Lo intuía y tuvo razón, la escritura curaba. Así que profundizó más, repitiendo en un entorno clínico lo que había empezado en el laboratorio.
En 1997 vieron la luz nuevas conclusiones y descubrió algo que los que escriben a menudo ya sabían. A muchos la experiencia de escribir les resultaba dura, a veces molesta, les removía por dentro. Pero esos mismos también la reconocían como un acto valioso, con significado.
Resultaba muy curioso. El impacto inmediato de una escritura expresiva y emocional de lo que les ocurría, producía un incremento a corto plazo en el malestar y los síntomas físicos. Empeoraban en el momento respecto a los sujetos de control (a los que se les pedía escribir de manera robótica, sin expresar ni invocar sentimientos o sensaciones internas). Pero pasado eso, se encontraban resultados objetivos y subjetivos de mejora por parte de aquellos que escribían de manera expresiva. Lo más curioso era que los efectos resultaban mayores si construían una historia propia, en vez de una enumeración inconexa de hechos.
Como el propio Pennebaker dijo:
«La gente capaz de construir una historia, de crear alguna clase de narrativa en el curso de su escritura, parece beneficiarse más que aquellos que no lo hacen […] En otras palabras, si al principio no están estructurados o coherentes, pero con el tiempo construyen algo con sentido, parecen beneficiarse mucho más».
Función pulmonar, del hígado, del sistema inmune, menos días de estancia en el hospital… Escribir no era sólo un placebo ni un alivio psicológico. Quisimos ver si la leyenda era cierta y a veces, pocas, lo son. La escritura curaba y tenía poder real, aunque no era un remedio todopoderoso, ni mucho menos. Algunos cambios eran leves, además de que la escritura no era algo para todos, pero, como bien dijo Spiegel en 1999: una droga que consiguiera los mismos efectos medios que la escritura, se consideraría un enorme avance.
Protege la memoria, produce menos absentismo, lucha contra la demencia, alivia y cura más rápido los traumas… Y mejora de modo sustancial uno de los grandes monstruos hoy: la depresión.
En 2005 se corroboró que La rumiación, la ansiedad general y el sentimiento de depresión, disminuían semanas y meses después de haber escrito sobre la experiencia negativa, aumentando la sensación de bienestar. Parece ser que la escritura es una forma de confesión.

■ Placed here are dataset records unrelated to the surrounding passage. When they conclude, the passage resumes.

## config.mk

```make
export PLATFORM = sky130hd
export DESIGN_NAME = ultrasonic_echo_ranger_top
export DESIGN_NICKNAME = d
export VERILOG_FILES = /design/src/hdl/uer_pkg.sv /design/src/hdl/uer_core.sv /design/src/hdl/ultrasonic_echo_ranger_top.sv
export SDC_FILE = /design/constraint.sdc
export NUM_CORES = 1
export LEC_CHECK = 0
export CAP_MARGIN = 10
export CELL_PAD_IN_SITES_DETAIL_PLACEMENT = 1
export CELL_PAD_IN_SITES_GLOBAL_PLACEMENT = 2
export CORE_MARGIN = 5
export CORE_UTILIZATION = 40
export CTS_CLUSTER_SIZE = 30
export DETAILED_ROUTE_END_ITERATION = 10
export DONT_BUFFER_PORTS = 1
export PLACE_DENSITY = 0.77
export SETUP_SLACK_MARGIN = 0.15
export SLEW_MARGIN = 20
export SYNTH_ARGS = -nofsm -noshare
export SYNTH_HDL_FRONTEND = slang
export SYNTH_SLANG_ARGS = --single-unit
```

## constraint.sdc

```tcl
create_clock -name i_clk -period 4.38 [get_ports i_clk]
set_clock_uncertainty 0.15 [all_clocks]
set_input_delay 0 -clock i_clk [delete_from_list [all_inputs] [get_ports i_clk]]
set_output_delay 0 -clock i_clk [all_outputs]
set_load 0.05 [all_outputs]
```
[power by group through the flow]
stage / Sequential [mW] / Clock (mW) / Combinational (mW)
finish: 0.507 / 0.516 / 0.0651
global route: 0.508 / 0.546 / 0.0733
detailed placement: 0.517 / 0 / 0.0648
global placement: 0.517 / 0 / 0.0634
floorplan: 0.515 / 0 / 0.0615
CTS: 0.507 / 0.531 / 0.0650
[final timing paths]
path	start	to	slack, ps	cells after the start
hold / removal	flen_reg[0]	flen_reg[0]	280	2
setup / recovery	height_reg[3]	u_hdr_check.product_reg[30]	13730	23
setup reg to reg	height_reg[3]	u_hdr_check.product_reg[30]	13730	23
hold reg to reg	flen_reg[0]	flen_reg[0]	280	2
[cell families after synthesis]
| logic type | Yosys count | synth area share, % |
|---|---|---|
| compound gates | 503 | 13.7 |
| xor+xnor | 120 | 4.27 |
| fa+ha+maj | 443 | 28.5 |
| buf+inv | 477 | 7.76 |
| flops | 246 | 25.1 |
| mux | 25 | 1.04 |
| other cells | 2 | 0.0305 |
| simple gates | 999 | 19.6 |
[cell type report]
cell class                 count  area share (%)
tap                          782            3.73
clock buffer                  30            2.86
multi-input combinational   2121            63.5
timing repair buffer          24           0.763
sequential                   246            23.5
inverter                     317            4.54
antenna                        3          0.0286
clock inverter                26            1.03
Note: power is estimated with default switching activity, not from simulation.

Curiosamente, como Cheryl Koopman descubrió en sus pacientes, el efecto era bastante acusado en mujeres.
Al final, igual que los hechiceros atrapaban a los demonios con nombres y letras, parte del sufrimiento parece que se exorciza y se queda entre los barrotes de las palabras que escribimos.
¿Por qué escribimos?
Pues porque Anäis tenía razón. Porque queremos vivir más y queremos poder y siempre luchamos contra el dolor y la escritura nos ayuda. Es escudo y bálsamo contra ese enemigo. Nos produce también dolor en el instante, pero luego nos compensa y mucho. El suyo es un dolor que cura otros dolores, como el médico que abre y te duele cuando lo hace, pero es para sacar lo que hay dentro y que es peor.

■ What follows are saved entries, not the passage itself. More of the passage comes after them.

$ cat src/sv/trmm_pkg.sv
// ----------------------------------------------------------------------------
// trmm_pkg: shared types and constants for the max/min reflectance block
// Payload structs, the square-root chain state and the widths they follow.
// ----------------------------------------------------------------------------
package trmm_pkg;

  localparam int unsigned PixW  = 8;             // pixel and result width
  localparam int unsigned DiffW = PixW + 1;      // signed pixel difference
  localparam int unsigned SqW   = 2 * PixW;      // one squared difference
  localparam int unsigned RadW  = SqW + 2;       // radicand E = 2*(d1^2 + d2^2)
  localparam int unsigned RootW = RadW / 2;      // one cell per root bit
  localparam int unsigned RemW  = RootW + 1;     // remainder is at most 2*root
  localparam int unsigned CsumW = PixW + 1;      // pixel_a + pixel_c + 1
  localparam int unsigned FrontStages = 2;
  localparam int unsigned LatCycles   = FrontStages + RootW + 1;
  localparam logic [PixW-1:0] PixMax  = '1;

  typedef struct packed {
    logic [PixW-1:0] pixel_a;
    logic [PixW-1:0] pixel_b;
    logic [PixW-1:0] pixel_c;
  } pix_t;

  typedef struct packed {
    logic [PixW-1:0] reflect_max;
    logic [PixW-1:0] reflect_min;
  } res_t;

  // State handed from one root cell to the next
  typedef struct packed {
    logic             vld;
    logic [RadW-1:0]  rad;    // radicand bits still to consume, msb first
    logic [RemW-1:0]  rem;    // running remainder
    logic [RootW-1:0] root;   // partial root
    logic [CsumW-1:0] csum;   // pixel_a + pixel_c + 1, carried along
  } sqrt_st_t;

endpackage
**config.mk**
```make
export PLATFORM = sky130hd
export DESIGN_NAME = sfir_hist
export DESIGN_NICKNAME = d
export VERILOG_FILES = /design/src/rtl/sfir_hist.sv
export SDC_FILE = /design/constraint.sdc
export NUM_CORES = 1
export LEC_CHECK = 0
export BUFFER_PORTS_ARGS = -buffer_cell sky130_fd_sc_hd__buf_4
export CORE_UTILIZATION = 33
export CTS_CLUSTER_DIAMETER = 100
export DETAILED_ROUTE_END_ITERATION = 16
export SKIP_LAST_GASP = 1
export SLEW_MARGIN = 20
export SYNTH_ARGS = -nofsm -noshare
export SYNTH_HDL_FRONTEND = slang
export SYNTH_SLANG_ARGS = --single-unit
```
**constraint.sdc**
```tcl
create_clock -name clock -period 3.8 [get_ports clock]
set_clock_uncertainty 0.15 [all_clocks]
set_input_delay 0.76 -clock clock [delete_from_list [all_inputs] [get_ports clock]]
set_output_delay 0.76 -clock clock [all_outputs]
set_load 0.01 [all_outputs]
```
**src/rtl/sfir_hist.sv**
```systemverilog
`default_nettype none
// ----------------------------------------------------------------------------
// sfir_hist
// Circular sample history of one channel: one write and one registered read.
// ----------------------------------------------------------------------------
module sfir_hist #(
   parameter int DEPTH = 80,
   parameter int AW    = 7,
   parameter int WIDTH = 16
) (
   input  wire logic                    clock,
   input  wire logic                    wr_en,
   input  wire logic [AW-1:0]           wr_addr,
   input  wire logic signed [WIDTH-1:0] wr_data,
   input  wire logic                    rd_en,
   input  wire logic [AW-1:0]           rd_addr,
   output      logic signed [WIDTH-1:0] rd_data
);

   logic signed [WIDTH-1:0] mem [DEPTH];
   logic signed [WIDTH-1:0] rd_data_ff;

   always_ff @(posedge clock) begin
      if (wr_en) begin
         mem[wr_addr] <= wr_data;
      end
      if (rd_en) begin
         rd_data_ff <= mem[rd_addr];
      end
   end

   assign rd_data = rd_data_ff;

endmodule
`default_nettype wire

```
==> flow_summary.html <==
<table>
<tr><th>Metric</th><th>Value</th></tr>
<tr><th colspan="2">Status</th></tr>
<tr><td>Result of the run</td><td>completed</td></tr>
<tr><th colspan="2">Global route</th></tr>
<tr><td>Vias in the first global route</td><td>24250</td></tr>
<tr><td>Number of antenna violations at the first check in global routing</td><td>14</td></tr>
<tr><td>Remaining Overflow, GRT</td><td>0</td></tr>
<tr><td>First-pass GRT wire length</td><td>178000 um</td></tr>
<tr><td>Pin count of the biggest net entering global routing</td><td>81</td></tr>
<tr><td>GRT Total Usage</td><td>16.30%</td></tr>
<tr><th colspan="2">CTS</th></tr>
<tr><td>Setup fix buffers added after clock tree synthesis</td><td>0</td></tr>
<tr><td>CTS hold repair buffers</td><td>0</td></tr>
<tr><td>Maximum root-to-sink buffer count</td><td>3</td></tr>
<tr><td>TritonCTS clock tree</td><td>built</td></tr>
<tr><td>Number of gates resized after cts</td><td>0</td></tr>
<tr><td>Insertion delay to the later sink of the worst-skew pair</td><td>0.76 ns</td></tr>
<tr><td>Clock transition time at the flip-flop clock pins of the worst setup and hold paths</td><td>0.06 ns</td></tr>
<tr><td>Clock buffer count from CTS</td><td>136</td></tr>
<tr><td>Clock Tree Root</td><td>sky130_fd_sc_hd__clkbuf_16</td></tr>
<tr><td>Maximum level of the CTS H-tree</td><td>4</td></tr>
<tr><td>CTS sink count</td><td>1296</td></tr>
<tr><th colspan="2">Logic synthesis</th></tr>
<tr><td>Synth unique cells</td><td>30</td></tr>
<tr><td>Cell count after synthesis</td><td>2392</td></tr>
<tr><td>Synthesized area per cell</td><td>20.90 um2</td></tr>
<tr><td>Share of synthesized flip-flops with an asynchronous set or reset</td><td>0%</td></tr>
<tr><td>Cell type contributing the most total cell area after synthesis</td><td>sky130_fd_sc_hd__edfxtp_1</td></tr>
<tr><td>Number of synthesized flops with an enable pin</td><td>1296</td></tr>
<tr><td>Synth Warn #</td><td>0</td></tr>
<tr><td>Biggest area contributors in the synthesized netlist</td><td>sky130_fd_sc_hd__edfxtp_1 (78%), sky130_fd_sc_hd__mux4_2 (9.4%), sky130_fd_sc_hd__mux2i_1 (5.8%), sky130_fd_sc_hd__a22oi_1 (1.2%), sky130_fd_sc_hd__nor2_1 (0.83%)</td></tr>
<tr><td>Syn Std Cell Area</td><td>50000 um2</td></tr>
<tr><td>Most used flip-flop cell after synthesis</td><td>sky130_fd_sc_hd__edfxtp_1</td></tr>
<tr><td>Most instantiated library cell after synthesis</td><td>sky130_fd_sc_hd__edfxtp_1</td></tr>
<tr><td>Post-Synthesis Net Count</td><td>2425</td></tr>
<tr><td>Commonest cells post-synth</td><td>sky130_fd_sc_hd__edfxtp_1 (1296), sky130_fd_sc_hd__mux2i_1 (288), sky130_fd_sc_hd__mux4_2 (208)</td></tr>
<tr><td>Post-synth top area share</td><td>77.84%</td></tr>
<tr><td>Sequential area share after synthesis</td><td>77.84%</td></tr>
<tr><td>Yosys reg bits</td><td>1296</td></tr>
<tr><th colspan="2">Layout</th></tr>
<tr><td>Layout-stage area growth over the synthesis result</td><td>16.59%</td></tr>
<tr><td>Ratio of cells with drive above 1 in the final layout</td><td>24.83%</td></tr>
<tr><td>Final cell utilization of the core</td><td>38.83%</td></tr>
<tr><td>Fin nets</td><td>2656</td></tr>
<tr><td>Fill cell count</td><td>13320</td></tr>
<tr><th colspan="2">Setup path</th></tr>
<tr><td>Endpoint type of the worst setup path</td><td>flip-flop</td></tr>
<tr><td>Sort of element at the start of the critical path</td><td>input port</td></tr>
<tr><td>Critical R2R Launch</td><td>mem[21][7]$_DFFE_PP_</td></tr>
<tr><td>Arr. time, crit path</td><td>3.33 ns</td></tr>
<tr><td>Required time worst endpoint</td><td>4.15 ns</td></tr>
<tr><td>FF-to-FF path depth</td><td>7</td></tr>
<tr><td>Crit path max fanout</td><td>20</td></tr>
<tr><td>Capture point of the worst reg-to-reg path</td><td>rd_data[7]$_DFFE_PP_</td></tr>
<tr><td>Critical path class</td><td>input port to flip-flop</td></tr>
<tr><td>Reg2reg setup slack</td><td>1.30 ns</td></tr>
<tr><th colspan="2">Die</th></tr>
<tr><td>Vertical die dimension</td><td>391.2 um</td></tr>
<tr><td>Total Die Area</td><td>153100 um2</td></tr>
<tr><td>IO Pins</td><td>49</td></tr>
<tr><td>Count of standard-cell rows</td><td>142</td></tr>
<tr><td>Width of the die</td><td>391.2 um</td></tr>
<tr><td>Core area</td><td>150100 um2</td></tr>
<tr><td>Effective utilization at floorplan</td><td>33.30%</td></tr>
<tr><th colspan="2">Timing</th></tr>
<tr><td>Number of slew-limit violations in the final report</td><td>0</td></tr>
<tr><td>Endpoints failing setup</td><td>0</td></tr>
<tr><td>Clock period minus worst slack</td><td>2.974 ns</td></tr>
<tr><td>Setup repair after global routing missed its margin</td><td>false</td></tr>
<tr><td>Highest attainable clock frequency</td><td>0.3362 GHz</td></tr>
<tr><td>Aggregate negative setup slack</td><td>0 ns</td></tr>
<tr><td>Final Hold Vio Count</td><td>0</td></tr>
<tr><td>Relative slew margins</td><td>27.66%</td></tr>
<tr><td>Transition time at the pin with the least slew margin</td><td>1.085 ns</td></tr>
<tr><td>Final critical-path share of the clock period</td><td>78.27%</td></tr>
<tr><th colspan="2">Route</th></tr>
<tr><td>DRC errors left</td><td>0</td></tr>
<tr><td>Number of DRC violations after detailed-routing iteration 0</td><td>2378</td></tr>
<tr><td>Per-cell routed wire length</td><td>26.18 um</td></tr>
<tr><td>Detailed Routing Iterations Pass 1</td><td>5</td></tr>
<tr><td>Wire length after detailed routing</td><td>124200 um</td></tr>
<tr><td>Vias per std cell</td><td>5.098</td></tr>
<tr><td>Number of routed nets with antenna violations</td><td>0</td></tr>
<tr><td>Total via count after detailed routing</td><td>24180</td></tr>
<tr><th colspan="2">Power and ir drop</th></tr>
<tr><td>Total power consumption of the routed design</td><td>0.03004 W</td></tr>
<tr><td>IR Drop Worst-Case VDD</td><td>491.8 uV</td></tr>
<tr><td>Leak</td><td>18.95 nW</td></tr>
<tr><td>Power per standard cell area</td><td>515.3 nW/um2</td></tr>
<tr><th colspan="2">Placement</th></tr>
<tr><td>Weighted congestion reported at the end of routability-driven placement</td><td>0.7913</td></tr>
<tr><td>Hpwl dp</td><td>72230 um</td></tr>
<tr><td>Count of input and output buffers</td><td>48</td></tr>
<tr><th colspan="2">Hold path</th></tr>
<tr><td>Hold Startpoint</td><td>rd_en</td></tr>
<tr><td>Capture endpoint of the worst hold path</td><td>rd_data[9]$_DFFE_PP_</td></tr>
<tr><td>Min-Delay Path Depth</td><td>1</td></tr>
<tr><td>Type of the most critical hold path</td><td>input port to flip-flop</td></tr>
<tr><th colspan="2">Job</th></tr>
<tr><td>MaxCap Viol Count</td><td>0</td></tr>
</table>
-- report_power, final --
part,leakage (nW),internal [W],switching (W)
clock network,2.07,0.00734,0.00533
logic,5.22,0.000576,0.000942
registers,11.7,0.0158,0.0000292
-- critical path, stage by stage --
cell and delay, ns:
sky130_fd_sc_hd__buf_8 0.18, sky130_fd_sc_hd__buf_12 0.25, sky130_fd_sc_hd__buf_12 0.23, sky130_fd_sc_hd__buf_4 0.22, sky130_fd_sc_hd__mux2i_1 0.24, sky130_fd_sc_hd__a22oi_1 0.19
sky130_fd_sc_hd__a31oi_1 0.57, sky130_fd_sc_hd__a31oi_1 0.32, sky130_fd_sc_hd__a211o_1 0.34
-- state kept, by name, summed over array words and instances, names as in the netlist --
register and cells:
rd_data 16, mem 1280
-- cell type report --
cell class / instances / area (um2) / share of cell area (%)
flip-flops and latches: 1296 / 38920 / 66.76
multi-input cells: 959 / 10490 / 18.00
clock buffers: 176 / 3702 / 6.351
well taps: 2016 / 2522 / 4.327
repair buffers: 230 / 2130 / 3.653
clock inverters: 65 / 524.3 / 0.8993
diodes: 2 / 5.005 / 0.008586
-- cells in the final DEF, fill, tap and decap left out, types with 19 or more instances in the layout --
| cell | Yosys | final |
|---|---|---|
| sky130_fd_sc_hd__mux4_2 | 208 | 208 |
| sky130_fd_sc_hd__buf_12 | 0 | 31 |
| sky130_fd_sc_hd__a22o_1 | 32 | 32 |
| sky130_fd_sc_hd__nand2_1 | 27 | 27 |
| sky130_fd_sc_hd__a31oi_1 | 32 | 32 |
| sky130_fd_sc_hd__mux2i_1 | 288 | 288 |
| sky130_fd_sc_hd__clkinv_2 | 0 | 19 |
| sky130_fd_sc_hd__clkinv_1 | 0 | 27 |
| sky130_fd_sc_hd__nand3_1 | 38 | 38 |
| sky130_fd_sc_hd__clkbuf_16 | 0 | 143 |
| sky130_fd_sc_hd__clkbuf_1 | 37 | 33 |
| sky130_fd_sc_hd__a21oi_1 | 32 | 32 |
| sky130_fd_sc_hd__a22oi_1 | 80 | 80 |
| sky130_fd_sc_hd__edfxtp_1 | 1296 | 1296 |
| sky130_fd_sc_hd__nor2_1 | 111 | 95 |
| sky130_fd_sc_hd__buf_4 | 2 | 197 |
-- cells by family after synthesis --
group	Yosys count	synth area share, %
simple gates	223	1.965
buf+inv	137	1.339
flops	1296	77.84
compound gates	224	3.363
mux	512	15.50
-- worst max path at each step --
stage	startpoint	end	slack, ns	depth (start not counted)
finish	rd_addr[2]	rd_data[7]$_DFFE_PP_	0.83	9
global route	rd_addr[0]	rd_data[7]$_DFFE_PP_	0.80	8
CTS	rd_addr[2]	rd_data[1]$_DFFE_PP_	0.91	8
detailed placement	rd_addr[2]	rd_data[1]$_DFFE_PP_	0.11	8
global placement	rd_addr[2]	rd_data[1]$_DFFE_PP_	0.07	8
floorplan	wr_addr[5]	mem[49][0]$_DFFE_PP_	0.83	4
-- metrics by stage --
step,hold slack [ns],worst slack (ns),area (um2),cells
2_1_floorplan,0.6298,0.8286,50000,2392
5_1_grt,0.2625,0.8041,58290,4743
3_3_place_gp,0.7952,0.07483,54060,4501
6_report,0.2891,0.8258,58290,4744
4_1_cts,0.2454,0.9077,58290,4742
3_5_place_dp,0.8005,0.1072,54060,4501
-- routing by layer --
layer | routed length (um) | GRT usage (%) | vias to the layer above
met4 | 2245 | 4.221 | 20
met5 | 126 | 0 | -
li1 | - | - | 10430
met3 | 10680 | 4.899 | 157
met1 | 53260 | 22.31 | 12740
met2 | 57900 | 25.26 | 831
Power figures use the tool's default switching activity.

Ahora, quien piense que la escritura es el nuevo milagro de autoayuda, por favor, que no rebaje la escritura a eso. No hay nada más alejado de mi intención aquí. La escritura es una aliada (y no fácil), pero la demencia, el dolor o la depresión son algo serio.
David Foster Wallace se colgó por su culpa, Hemingway apretó un gatillo contra su cabeza. Dos gigantes, con la escritura más poderosa del mundo, pudieron mantenerla a raya, pero no para siempre, y sucumbieron.

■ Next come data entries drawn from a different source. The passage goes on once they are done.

File: src/rtl/sfir_pkg.sv
`default_nettype none
// ----------------------------------------------------------------------------
// sfir_pkg
// Shared constants, codes and types of the stereo Q15 FIR filter.
// ----------------------------------------------------------------------------
package sfir_pkg;

   // Default sizes of the filter.
   localparam int TAPS_DEF        = 81;
   localparam int SAMPLE_BITS_DEF = 16;
   localparam int TABLES_DEF      = 3;

   // Fixed field widths.
   localparam int COEF_BITS = 16;
   localparam int MODE_W    = 4;
   localparam int TABLE_W   = 2;
   localparam int INDEX_W   = 7;

   // Accumulator and output scaling.
   localparam int ACC_W    = 32;
   localparam int RND_HALF = 1 << 14;
   localparam int Q_SHIFT  = 15;

   // Item commands.
   localparam logic CMD_SAMPLE = 1'b0;
   localparam logic CMD_COEF   = 1'b1;

   // Mode register codes.
   localparam logic [MODE_W-1:0] MODE_MUTE   = 4'd0;
   localparam logic [MODE_W-1:0] MODE_BYPASS = 4'd1;
   localparam logic [MODE_W-1:0] MODE_LOW    = 4'd2;
   localparam logic [MODE_W-1:0] MODE_BAND   = 4'd4;
   localparam logic [MODE_W-1:0] MODE_HIGH   = 4'd8;

   // Coefficient table numbers.
   localparam logic [TABLE_W-1:0] TABLE_LOW  = 2'd0;
   localparam logic [TABLE_W-1:0] TABLE_BAND = 2'd1;
   localparam logic [TABLE_W-1:0] TABLE_HIGH = 2'd2;

   // Control that travels with one tap from the sequencer into a MAC lane.
   typedef struct packed {
      logic valid;
      logic first;
      logic last;
      logic live;
   } mac_ctl_type;

endpackage
`default_nettype wire

File: src/rtl/sfir_mac.sv
`default_nettype none
// ----------------------------------------------------------------------------
// sfir_mac
// One channel lane: multiply, saturating accumulate, round, shift and clamp.
// ----------------------------------------------------------------------------
module sfir_mac #(
   parameter int SAMPLE_BITS = 16
) (
   input  wire logic                                    clock,
   input  wire logic                                    reset,
   input  wire sfir_pkg::mac_ctl_type                   ctl,
   input  wire logic signed [SAMPLE_BITS-1:0]           newest,
   input  wire logic signed [SAMPLE_BITS-1:0]           hist,
   input  wire logic signed [sfir_pkg::COEF_BITS-1:0]   coef,
   output      logic signed [SAMPLE_BITS-1:0]           res,
   output      logic                                    done
);
   import sfir_pkg::*;

   localparam int PROD_W = SAMPLE_BITS + COEF_BITS;
   localparam int SUM_W  = ((PROD_W > ACC_W) ? PROD_W : ACC_W) + 1;
   localparam int RSUM_W = ACC_W + 1;
   localparam int SH_W   = ACC_W - Q_SHIFT;
   localparam int SHX_W  = (SH_W > SAMPLE_BITS) ? SH_W : SAMPLE_BITS;

   localparam logic signed [SUM_W-1:0] ACC_MAX_S =
      {{(SUM_W-ACC_W+1){1'b0}}, {(ACC_W-1){1'b1}}};
   localparam logic signed [SUM_W-1:0] ACC_MIN_S =
      {{(SUM_W-ACC_W+1){1'b1}}, {(ACC_W-1){1'b0}}};
   localparam logic signed [RSUM_W-1:0] RACC_MAX_S = {2'b00, {(ACC_W-1){1'b1}}};
   localparam logic signed [RSUM_W-1:0] RACC_MIN_S = {2'b11, {(ACC_W-1){1'b0}}};
   localparam logic signed [RSUM_W-1:0] RND_POS = RSUM_W'(RND_HALF);
   localparam logic signed [RSUM_W-1:0] RND_NEG = RSUM_W'(-RND_HALF);
   localparam logic signed [SHX_W-1:0] OUT_MAX_S =
      {{(SHX_W-SAMPLE_BITS+1){1'b0}}, {(SAMPLE_BITS-1){1'b1}}};
   localparam logic signed [SHX_W-1:0] OUT_MIN_S =
      {{(SHX_W-SAMPLE_BITS+1){1'b1}}, {(SAMPLE_BITS-1){1'b0}}};

   // Multiply stage.
   logic signed [SAMPLE_BITS-1:0] operand;
   logic signed [PROD_W-1:0]      prod_in;
   logic signed [PROD_W-1:0]      prod_ff;
   mac_ctl_type                   ctl2_ff;

   // Accumulate stage.
   logic signed [ACC_W-1:0] acc_op;
   logic signed [SUM_W-1:0] sum;
   logic signed [ACC_W-1:0] acc_in;
   logic signed [ACC_W-1:0] acc_ff;
   logic                    last_ff;

   // Rounding stage.
   logic signed [RSUM_W-1:0]      rsum;
   logic signed [ACC_W-1:0]       racc;
   logic signed [SHX_W-1:0]       shifted;
   logic signed [SAMPLE_BITS-1:0] res_in;
   logic signed [SAMPLE_BITS-1:0] res_ff;
   logic                          done_ff;

   always_comb begin
      if (ctl.first) begin
         operand = newest;
      end else if (ctl.live) begin
         operand = hist;
      end else begin
         operand = '0;
      end
      prod_in = operand * coef;
   end

   always_comb begin
      acc_op = ctl2_ff.first ? '0 : acc_ff;
      sum    = SUM_W'(acc_op) + SUM_W'(prod_ff);
      if (sum > ACC_MAX_S) begin
         acc_in = ACC_MAX_S[ACC_W-1:0];
      end else if (sum < ACC_MIN_S) begin
         acc_in = ACC_MIN_S[ACC_W-1:0];
      end else begin
         acc_in = sum[ACC_W-1:0];
      end
   end

   // Add half an output LSB with the sign of the accumulator, then a floor shift and a clamp to the sample range.
   always_comb begin
      rsum = RSUM_W'(acc_ff) + (acc_ff[ACC_W-1] ? RND_NEG : RND_POS);
      if (rsum > RACC_MAX_S) begin
         racc = RACC_MAX_S[ACC_W-1:0];
      end else if (rsum < RACC_MIN_S) begin
         racc = RACC_MIN_S[ACC_W-1:0];
      end else begin
         racc = rsum[ACC_W-1:0];
      end
      shifted = SHX_W'($signed(racc[ACC_W-1:Q_SHIFT]));
      if (shifted > OUT_MAX_S) begin
         res_in = OUT_MAX_S[SAMPLE_BITS-1:0];
      end else if (shifted < OUT_MIN_S) begin
         res_in = OUT_MIN_S[SAMPLE_BITS-1:0];
      end else begin
         res_in = shifted[SAMPLE_BITS-1:0];
      end
   end

   always_ff @(posedge clock) begin
      if (reset) begin
         ctl2_ff <= '0;
         last_ff <= 1'b0;
         done_ff <= 1'b0;
      end else begin
         ctl2_ff <= ctl;
         last_ff <= ctl2_ff.valid & ctl2_ff.last;
         done_ff <= last_ff;
      end
   end

   always_ff @(posedge clock) begin
      if (ctl.valid) begin
         prod_ff <= prod_in;
      end
      if (ctl2_ff.valid) begin
         acc_ff <= acc_in;
      end
      if (last_ff) begin
         res_ff <= res_in;
      end
   end

   assign res  = res_ff;
   assign done = done_ff;

endmodule
`default_nettype wire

Hemingway escribió poco antes de eso las palabras que dijo que más le habían gustado y acabó con su vida. Es toda una señal de que el enemigo es serio y la escritura no es todopoderosa, ni siquiera la de los mejores.
Me encantaron, por cierto, esas palabras que Ernest también, así que las traduzco aquí muy libremente:
«Permanecer en los sitios y marcharse… Confiar, desconfiar… No creer ya y creer de nuevo… Ver los cambios en las estaciones… Salir en los botes… Ver a la nieve venir, verla marcharse… Escuchar la lluvia… Y saber dónde encontrar aquello que quiero».
No creo que haya mejor forma que esa de terminar algo sobre la escritura.